Data to use =>
-- -- --

Source: an optimization exercise on an open RTL-to-GDS flow (aim: small area and a short achievable clock period). Production flows keep margins and buffers that such runs may drop. In this exercise RTL edits were held to simulation tests only and were not proved equivalent to the original. No driver is modelled on the clock port, so clock power and skew are understated where the tree is cut down; a real chip needs a root buffer or a tree. Power figures rest on the tool's default switching activity, not on a simulated workload.

## syc_FIFO
module syc_FIFO #(
    parameter DATA_WIDTH = 32,
    parameter DEPTH      = 16
)(
    input                       wr_en,
    input                       rd_en,
    input      [DATA_WIDTH-1:0] wr_data,
    input                       clk,
    input                       rstb,
    output reg [DATA_WIDTH-1:0] rd_data,
    output reg                  full,
    output wire                 empty
);
    localparam J = DEPTH / 2;
    reg [DATA_WIDTH-1:0] memory [DEPTH-1:0];
    reg [DEPTH-1:0]      wr_sel, rd_sel;
    reg [DEPTH-1:0]      rd_mux_lo, rd_mux_hi;
    reg [J-1:0]          fill;
    reg                  not_empty;
    assign empty = ~not_empty;
    wire wr = wr_en & ~full;
    wire rd = rd_en & not_empty;
    wire one_word = fill[0] & ~fill[1];           
    wire one_free = fill[J-1] & ~fill[J-2];       
    wire up   = wr & ~rd;                         
    wire down = rd & ~wr;                         
    wire wr_load = full & rd_en;
    wire wr_step = wr_en & ~full & (rd_en | ~one_free);
    wire wr_hold = full ? ~rd_en : ~wr_en;
    wire rd_load = ~not_empty & wr_en;
    wire rd_step = rd_en & not_empty & (wr_en | ~one_word);
    wire rd_hold = not_empty ? ~rd_en : ~wr_en;
    wire [DEPTH-1:0] wr_sel_next = ({DEPTH{wr_load}} & rd_sel)
                                 | ({DEPTH{wr_step}} & {wr_sel[DEPTH-2:0], wr_sel[DEPTH-1]})
                                 | ({DEPTH{wr_hold}} & wr_sel);
    wire [DEPTH-1:0] rd_sel_next = ({DEPTH{rd_load}} & wr_sel)
                                 | ({DEPTH{rd_step}} & {rd_sel[DEPTH-2:0], rd_sel[DEPTH-1]})
                                 | ({DEPTH{rd_hold}} & rd_sel);
    integer i;
    always @(posedge clk)
        for (i = 0; i < DEPTH; i = i + 1)
            if (wr_en & wr_sel[i]) memory[i] <= wr_data;
    localparam LO = DATA_WIDTH / 2;
    reg [DATA_WIDTH-1:0] rd_word;
    always @* begin
        rd_word = {DATA_WIDTH{1'b0}};
        for (i = 0; i < DEPTH; i = i + 1)
            rd_word = rd_word | (memory[i] & {{(DATA_WIDTH-LO){rd_mux_hi[i]}}, {LO{rd_mux_lo[i]}}});
    end
    always @(posedge clk) begin
        rd_mux_lo <= rd_sel_next;
        rd_mux_hi <= rd_sel_next;
    end
    always @(posedge clk or negedge rstb) begin
        if (!rstb) begin
            wr_sel    <= 1;
  ...
==> flow/config.mk <==
export PLATFORM = sky130hd
export DESIGN_NAME = syc_FIFO
export DESIGN_NICKNAME = syc_FIFO
export VERILOG_FILES = /design/flow/design.v
export SDC_FILE = /design/flow/constraint.sdc
export NUM_CORES = 4
export LEC_CHECK = 0
export CAP_MARGIN = 20
export CORE_MARGIN = 2
export CORE_UTILIZATION = 40
export SETUP_SLACK_MARGIN = 1.35
export SLEW_MARGIN = 20
==> flow/constraint.sdc <==
create_clock -name core_clock -period 3.0 [get_ports {clk}]
set_input_delay 0.6000 -clock core_clock [delete_from_list [all_inputs] [get_ports {clk}]]
set_output_delay 0.6000 -clock core_clock [all_outputs]
set_load 0.01 [all_outputs]
standard.sh (not shown) runs the stock make flow with config.mk's settings and CLKGATE_MAP_FILE= SYNTH_SCRIPT=/design/flow/synth_recipe.tcl, a recipe that flattens the netlist after the stock synthesis.
==> flow/flow/run.sh <==
#!/bin/bash
# Standard ORFS layout (the standard.sh, synthesis unchanged) with:
#  - port buffers of a plain buffer cell instead of the one buffer_ports picks;
#  - a hand-built two-level clock tree (flow/pre_cts.tcl, flow/mancts.tcl)
#    in place of TritonCTS's three-level one;
#  - gate sizing not held to cells of the same footprint.
set -uo pipefail
here=$(pwd)
bash standard.sh \
  BUFFER_PORTS_ARGS="-buffer_cell sky130_fd_sc_hd__buf_4" \
  PRE_CTS_TCL="$here/flow/pre_cts.tcl" \
  MATCH_CELL_FOOTPRINT=0 \
  finish > flow_make.log 2>&1
Other scripts of this flow, unchanged in this note and not shown: flow/flow/mancts.tcl, flow/flow/pre_cts.tcl
Change:
--- a/flow/config.mk
+++ b/flow/config.mk
@@ -9,4 +9,4 @@
 export CORE_MARGIN = 2
 export CORE_UTILIZATION = 40
-export SETUP_SLACK_MARGIN = 1.35
+export SETUP_SLACK_MARGIN = 1.45
 export SLEW_MARGIN = 20
Effect: The new run went through all stages and came out clean; routed wire length is higher by roughly a tenth; final cell count is higher by a few percent; setup slack is worse by 0.016 ns; die area stays the same; combinational power is higher by about a fifth.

-- -- --

What to do => The answer must be every line from the records above that contains the word "with", copied out.

Task response =>
standard.sh (not shown) runs the stock make flow with config.mk's settings and CLKGATE_MAP_FILE= SYNTH_SCRIPT=/design/flow/synth_recipe.tcl, a recipe that flattens the netlist after the stock synthesis.
# Standard ORFS layout (the standard.sh, synthesis unchanged) with:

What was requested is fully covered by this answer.